Output the number of lines in the entries below with the string "first" in them, and nothing further.

===== Listed records =====

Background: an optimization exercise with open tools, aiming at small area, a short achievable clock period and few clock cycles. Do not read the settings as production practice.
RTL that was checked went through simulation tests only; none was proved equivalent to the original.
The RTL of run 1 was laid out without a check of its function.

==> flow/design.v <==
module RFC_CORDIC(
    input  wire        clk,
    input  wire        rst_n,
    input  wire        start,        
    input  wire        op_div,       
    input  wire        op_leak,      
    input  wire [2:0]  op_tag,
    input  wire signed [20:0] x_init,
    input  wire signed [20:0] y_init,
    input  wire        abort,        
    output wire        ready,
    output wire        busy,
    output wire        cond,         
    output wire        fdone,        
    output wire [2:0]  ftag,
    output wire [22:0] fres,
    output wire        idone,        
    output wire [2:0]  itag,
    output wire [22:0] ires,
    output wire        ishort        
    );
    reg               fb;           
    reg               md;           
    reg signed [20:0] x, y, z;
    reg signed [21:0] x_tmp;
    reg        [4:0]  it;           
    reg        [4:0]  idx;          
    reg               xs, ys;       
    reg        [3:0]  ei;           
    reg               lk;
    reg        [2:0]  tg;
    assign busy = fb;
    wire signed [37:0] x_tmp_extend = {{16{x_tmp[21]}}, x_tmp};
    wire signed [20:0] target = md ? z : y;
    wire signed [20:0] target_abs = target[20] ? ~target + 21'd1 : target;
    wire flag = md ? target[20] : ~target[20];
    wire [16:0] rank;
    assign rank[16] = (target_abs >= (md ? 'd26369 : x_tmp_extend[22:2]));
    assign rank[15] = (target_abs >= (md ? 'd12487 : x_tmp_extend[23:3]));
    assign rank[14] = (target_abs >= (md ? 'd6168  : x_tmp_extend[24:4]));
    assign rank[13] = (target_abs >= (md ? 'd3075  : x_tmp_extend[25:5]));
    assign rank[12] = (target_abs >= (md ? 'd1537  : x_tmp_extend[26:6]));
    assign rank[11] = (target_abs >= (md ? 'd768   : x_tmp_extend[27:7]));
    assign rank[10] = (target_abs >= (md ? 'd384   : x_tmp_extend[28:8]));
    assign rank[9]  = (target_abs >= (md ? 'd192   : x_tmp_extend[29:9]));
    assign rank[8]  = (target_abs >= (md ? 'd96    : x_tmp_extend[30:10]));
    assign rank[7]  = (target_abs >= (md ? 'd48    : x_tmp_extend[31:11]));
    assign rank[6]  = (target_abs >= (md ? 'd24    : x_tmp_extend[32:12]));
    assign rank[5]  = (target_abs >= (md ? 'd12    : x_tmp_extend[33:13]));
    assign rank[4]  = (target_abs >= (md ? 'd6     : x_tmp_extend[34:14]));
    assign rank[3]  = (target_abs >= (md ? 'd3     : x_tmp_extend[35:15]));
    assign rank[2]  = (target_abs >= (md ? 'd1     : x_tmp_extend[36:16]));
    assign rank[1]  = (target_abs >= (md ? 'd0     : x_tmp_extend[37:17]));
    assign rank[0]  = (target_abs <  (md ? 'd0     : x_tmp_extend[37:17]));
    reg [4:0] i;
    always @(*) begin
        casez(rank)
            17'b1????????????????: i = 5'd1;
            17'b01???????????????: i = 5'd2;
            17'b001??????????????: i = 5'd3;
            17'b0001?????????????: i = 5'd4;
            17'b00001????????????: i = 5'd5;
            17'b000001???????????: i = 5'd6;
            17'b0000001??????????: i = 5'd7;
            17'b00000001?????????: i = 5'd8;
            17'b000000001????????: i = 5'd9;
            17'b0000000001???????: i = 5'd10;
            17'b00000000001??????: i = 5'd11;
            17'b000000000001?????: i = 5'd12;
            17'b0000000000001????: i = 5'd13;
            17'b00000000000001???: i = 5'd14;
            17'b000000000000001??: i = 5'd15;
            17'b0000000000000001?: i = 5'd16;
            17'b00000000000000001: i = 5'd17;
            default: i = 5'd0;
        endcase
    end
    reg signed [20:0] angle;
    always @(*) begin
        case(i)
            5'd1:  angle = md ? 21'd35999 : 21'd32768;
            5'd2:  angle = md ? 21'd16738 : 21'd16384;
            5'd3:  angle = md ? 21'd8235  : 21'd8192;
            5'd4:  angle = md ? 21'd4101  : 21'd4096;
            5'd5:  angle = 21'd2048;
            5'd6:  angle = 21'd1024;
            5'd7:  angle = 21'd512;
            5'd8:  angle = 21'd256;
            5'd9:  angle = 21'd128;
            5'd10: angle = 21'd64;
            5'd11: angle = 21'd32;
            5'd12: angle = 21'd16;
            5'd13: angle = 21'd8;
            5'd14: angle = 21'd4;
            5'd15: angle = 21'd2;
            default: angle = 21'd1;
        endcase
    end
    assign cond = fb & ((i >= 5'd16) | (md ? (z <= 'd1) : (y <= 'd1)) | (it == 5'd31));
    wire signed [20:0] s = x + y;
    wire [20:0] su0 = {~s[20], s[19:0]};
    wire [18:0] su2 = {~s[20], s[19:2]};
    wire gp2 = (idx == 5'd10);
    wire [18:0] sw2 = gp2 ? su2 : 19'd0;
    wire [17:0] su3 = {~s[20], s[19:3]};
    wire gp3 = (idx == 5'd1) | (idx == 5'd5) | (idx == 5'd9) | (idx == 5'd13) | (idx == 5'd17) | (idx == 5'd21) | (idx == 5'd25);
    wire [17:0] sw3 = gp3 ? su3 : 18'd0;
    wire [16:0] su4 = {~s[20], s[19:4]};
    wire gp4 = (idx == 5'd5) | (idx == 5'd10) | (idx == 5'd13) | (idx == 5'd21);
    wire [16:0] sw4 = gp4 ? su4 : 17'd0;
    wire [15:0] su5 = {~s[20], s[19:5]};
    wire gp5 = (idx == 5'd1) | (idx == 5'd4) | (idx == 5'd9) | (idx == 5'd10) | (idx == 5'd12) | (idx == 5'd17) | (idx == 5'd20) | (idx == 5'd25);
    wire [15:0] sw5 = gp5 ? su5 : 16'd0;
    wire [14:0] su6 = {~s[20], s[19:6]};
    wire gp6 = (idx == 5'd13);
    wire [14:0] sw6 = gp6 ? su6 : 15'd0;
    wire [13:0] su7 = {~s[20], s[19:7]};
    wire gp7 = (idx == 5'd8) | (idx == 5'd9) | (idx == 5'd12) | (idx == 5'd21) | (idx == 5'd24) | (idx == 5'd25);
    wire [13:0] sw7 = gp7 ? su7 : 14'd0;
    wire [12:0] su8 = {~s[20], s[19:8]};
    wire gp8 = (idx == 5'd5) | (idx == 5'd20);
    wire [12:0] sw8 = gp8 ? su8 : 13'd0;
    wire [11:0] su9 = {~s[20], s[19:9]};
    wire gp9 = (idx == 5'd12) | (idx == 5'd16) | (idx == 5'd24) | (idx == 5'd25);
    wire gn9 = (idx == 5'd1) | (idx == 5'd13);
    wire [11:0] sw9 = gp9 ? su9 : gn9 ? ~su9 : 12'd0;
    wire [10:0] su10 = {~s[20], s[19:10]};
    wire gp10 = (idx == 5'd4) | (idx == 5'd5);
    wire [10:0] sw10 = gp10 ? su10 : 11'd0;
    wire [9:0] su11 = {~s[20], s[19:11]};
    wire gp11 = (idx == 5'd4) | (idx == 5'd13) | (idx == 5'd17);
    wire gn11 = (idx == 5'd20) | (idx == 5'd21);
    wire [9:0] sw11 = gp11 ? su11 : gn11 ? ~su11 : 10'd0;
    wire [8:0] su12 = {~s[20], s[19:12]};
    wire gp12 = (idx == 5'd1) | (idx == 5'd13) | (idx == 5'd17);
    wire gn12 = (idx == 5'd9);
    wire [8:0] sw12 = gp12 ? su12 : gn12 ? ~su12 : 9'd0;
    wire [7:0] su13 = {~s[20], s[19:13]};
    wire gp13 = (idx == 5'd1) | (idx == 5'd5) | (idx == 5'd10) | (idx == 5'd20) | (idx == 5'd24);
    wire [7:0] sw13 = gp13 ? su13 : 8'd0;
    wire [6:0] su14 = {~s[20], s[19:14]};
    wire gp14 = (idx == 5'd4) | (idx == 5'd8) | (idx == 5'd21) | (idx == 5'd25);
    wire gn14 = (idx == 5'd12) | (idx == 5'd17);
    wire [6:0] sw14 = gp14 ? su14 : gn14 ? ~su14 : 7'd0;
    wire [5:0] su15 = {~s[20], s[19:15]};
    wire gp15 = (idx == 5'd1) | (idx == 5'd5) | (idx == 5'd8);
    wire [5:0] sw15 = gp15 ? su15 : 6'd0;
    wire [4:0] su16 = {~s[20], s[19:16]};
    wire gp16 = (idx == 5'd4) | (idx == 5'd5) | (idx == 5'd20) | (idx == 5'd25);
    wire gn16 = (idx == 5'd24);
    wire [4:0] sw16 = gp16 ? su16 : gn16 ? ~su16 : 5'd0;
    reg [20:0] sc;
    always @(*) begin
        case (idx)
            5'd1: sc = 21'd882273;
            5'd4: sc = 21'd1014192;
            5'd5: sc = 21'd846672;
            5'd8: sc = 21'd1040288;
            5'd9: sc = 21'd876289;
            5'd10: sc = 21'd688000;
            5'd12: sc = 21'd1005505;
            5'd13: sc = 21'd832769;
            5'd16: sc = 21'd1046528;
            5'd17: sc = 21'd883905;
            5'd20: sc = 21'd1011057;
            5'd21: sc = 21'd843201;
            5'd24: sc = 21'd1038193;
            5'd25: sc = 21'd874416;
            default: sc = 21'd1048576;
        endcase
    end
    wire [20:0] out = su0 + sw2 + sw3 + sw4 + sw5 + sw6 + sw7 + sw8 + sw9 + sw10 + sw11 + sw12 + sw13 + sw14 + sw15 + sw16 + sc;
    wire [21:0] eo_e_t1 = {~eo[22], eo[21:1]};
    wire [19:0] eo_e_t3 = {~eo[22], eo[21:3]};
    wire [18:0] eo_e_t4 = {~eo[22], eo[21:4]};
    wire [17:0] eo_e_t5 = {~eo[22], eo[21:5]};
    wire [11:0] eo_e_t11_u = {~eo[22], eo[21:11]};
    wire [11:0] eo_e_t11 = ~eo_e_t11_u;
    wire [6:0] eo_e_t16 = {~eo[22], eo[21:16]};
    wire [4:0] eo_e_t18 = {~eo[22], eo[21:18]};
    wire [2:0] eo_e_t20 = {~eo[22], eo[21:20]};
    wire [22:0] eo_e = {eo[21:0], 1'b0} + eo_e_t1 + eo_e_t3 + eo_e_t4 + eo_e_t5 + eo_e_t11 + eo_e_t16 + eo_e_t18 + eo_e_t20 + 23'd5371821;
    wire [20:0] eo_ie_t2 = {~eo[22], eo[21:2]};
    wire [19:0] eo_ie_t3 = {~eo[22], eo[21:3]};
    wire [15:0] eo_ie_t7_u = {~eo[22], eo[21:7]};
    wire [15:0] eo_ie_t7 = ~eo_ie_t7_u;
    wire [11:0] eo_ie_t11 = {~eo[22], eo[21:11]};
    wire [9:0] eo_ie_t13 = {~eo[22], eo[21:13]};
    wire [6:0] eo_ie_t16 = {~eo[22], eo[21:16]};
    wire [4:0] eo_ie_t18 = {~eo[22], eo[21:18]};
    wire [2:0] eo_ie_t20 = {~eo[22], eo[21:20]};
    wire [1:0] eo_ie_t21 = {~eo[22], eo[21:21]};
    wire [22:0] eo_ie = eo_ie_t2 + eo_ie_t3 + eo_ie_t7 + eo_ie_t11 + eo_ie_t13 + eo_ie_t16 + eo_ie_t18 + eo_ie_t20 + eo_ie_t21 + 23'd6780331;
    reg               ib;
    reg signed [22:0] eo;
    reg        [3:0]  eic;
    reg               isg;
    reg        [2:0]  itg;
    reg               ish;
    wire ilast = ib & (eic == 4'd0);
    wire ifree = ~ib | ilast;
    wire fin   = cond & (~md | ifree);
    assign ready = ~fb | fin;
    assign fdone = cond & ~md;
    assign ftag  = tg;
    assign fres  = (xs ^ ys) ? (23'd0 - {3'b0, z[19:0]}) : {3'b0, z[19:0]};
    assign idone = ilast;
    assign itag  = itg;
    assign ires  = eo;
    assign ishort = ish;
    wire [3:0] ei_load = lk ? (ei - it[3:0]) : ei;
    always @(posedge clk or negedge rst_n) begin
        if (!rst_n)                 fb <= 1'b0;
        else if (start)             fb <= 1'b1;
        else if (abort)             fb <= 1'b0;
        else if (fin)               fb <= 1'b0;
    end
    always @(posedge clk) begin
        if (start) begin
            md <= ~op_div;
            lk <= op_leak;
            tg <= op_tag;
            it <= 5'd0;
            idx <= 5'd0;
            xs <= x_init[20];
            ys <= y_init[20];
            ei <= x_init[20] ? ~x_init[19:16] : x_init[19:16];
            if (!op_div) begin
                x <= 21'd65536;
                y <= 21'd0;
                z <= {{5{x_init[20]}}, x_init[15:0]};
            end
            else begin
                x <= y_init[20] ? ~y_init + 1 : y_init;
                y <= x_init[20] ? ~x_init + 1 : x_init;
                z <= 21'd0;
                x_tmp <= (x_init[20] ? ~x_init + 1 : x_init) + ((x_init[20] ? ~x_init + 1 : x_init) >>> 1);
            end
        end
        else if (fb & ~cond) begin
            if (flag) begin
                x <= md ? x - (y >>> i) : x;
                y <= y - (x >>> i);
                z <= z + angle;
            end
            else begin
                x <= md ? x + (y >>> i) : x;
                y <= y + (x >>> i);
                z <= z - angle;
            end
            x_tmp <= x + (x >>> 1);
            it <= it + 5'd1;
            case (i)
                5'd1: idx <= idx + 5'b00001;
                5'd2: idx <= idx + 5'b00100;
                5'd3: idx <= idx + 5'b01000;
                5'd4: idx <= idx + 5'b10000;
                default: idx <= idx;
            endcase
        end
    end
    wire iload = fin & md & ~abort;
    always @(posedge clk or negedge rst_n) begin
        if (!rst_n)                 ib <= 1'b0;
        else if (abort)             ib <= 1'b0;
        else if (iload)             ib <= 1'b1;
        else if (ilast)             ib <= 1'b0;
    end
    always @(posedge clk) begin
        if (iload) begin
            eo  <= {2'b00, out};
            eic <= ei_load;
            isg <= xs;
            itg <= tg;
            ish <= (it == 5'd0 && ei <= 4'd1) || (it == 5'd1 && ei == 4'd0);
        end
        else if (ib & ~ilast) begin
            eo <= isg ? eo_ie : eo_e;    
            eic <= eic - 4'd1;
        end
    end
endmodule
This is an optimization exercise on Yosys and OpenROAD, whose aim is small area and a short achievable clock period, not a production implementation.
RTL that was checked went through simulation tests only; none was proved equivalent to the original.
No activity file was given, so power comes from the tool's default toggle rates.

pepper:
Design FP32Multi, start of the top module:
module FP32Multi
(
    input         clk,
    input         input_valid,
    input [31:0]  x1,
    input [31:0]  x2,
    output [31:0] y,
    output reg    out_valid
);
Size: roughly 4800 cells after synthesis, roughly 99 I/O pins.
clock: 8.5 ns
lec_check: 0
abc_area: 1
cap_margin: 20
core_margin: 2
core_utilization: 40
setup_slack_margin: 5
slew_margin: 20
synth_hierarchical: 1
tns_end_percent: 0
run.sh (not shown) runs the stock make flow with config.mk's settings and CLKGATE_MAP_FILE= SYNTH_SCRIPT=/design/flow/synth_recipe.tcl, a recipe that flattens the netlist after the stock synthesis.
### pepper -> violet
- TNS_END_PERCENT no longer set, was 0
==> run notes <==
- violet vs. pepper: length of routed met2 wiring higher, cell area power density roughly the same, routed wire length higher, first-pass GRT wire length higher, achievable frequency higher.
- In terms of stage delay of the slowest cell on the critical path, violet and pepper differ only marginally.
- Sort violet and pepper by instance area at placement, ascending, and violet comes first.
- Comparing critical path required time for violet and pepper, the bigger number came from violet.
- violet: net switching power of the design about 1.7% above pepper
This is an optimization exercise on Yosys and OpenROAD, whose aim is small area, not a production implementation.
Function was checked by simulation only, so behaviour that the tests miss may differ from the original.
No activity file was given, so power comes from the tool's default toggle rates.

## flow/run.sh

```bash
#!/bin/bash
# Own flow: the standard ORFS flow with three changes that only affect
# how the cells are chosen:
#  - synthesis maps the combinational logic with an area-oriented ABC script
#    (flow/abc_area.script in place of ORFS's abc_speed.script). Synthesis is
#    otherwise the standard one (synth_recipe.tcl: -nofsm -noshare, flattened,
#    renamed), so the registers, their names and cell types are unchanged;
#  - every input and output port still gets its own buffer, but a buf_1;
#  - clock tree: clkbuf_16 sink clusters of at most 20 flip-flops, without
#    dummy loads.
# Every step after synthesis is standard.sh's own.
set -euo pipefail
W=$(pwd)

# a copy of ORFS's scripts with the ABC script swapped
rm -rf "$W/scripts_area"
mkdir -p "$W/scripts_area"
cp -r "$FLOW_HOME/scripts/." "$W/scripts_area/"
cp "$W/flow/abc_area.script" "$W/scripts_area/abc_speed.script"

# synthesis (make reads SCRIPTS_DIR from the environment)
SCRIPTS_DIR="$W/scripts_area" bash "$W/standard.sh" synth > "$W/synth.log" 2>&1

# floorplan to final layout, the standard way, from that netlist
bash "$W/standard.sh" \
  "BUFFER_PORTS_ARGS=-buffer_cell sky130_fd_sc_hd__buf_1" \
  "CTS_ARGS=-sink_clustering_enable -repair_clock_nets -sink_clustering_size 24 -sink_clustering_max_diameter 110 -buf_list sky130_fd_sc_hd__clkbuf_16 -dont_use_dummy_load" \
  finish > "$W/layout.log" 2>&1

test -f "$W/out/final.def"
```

=====

### Task result:
2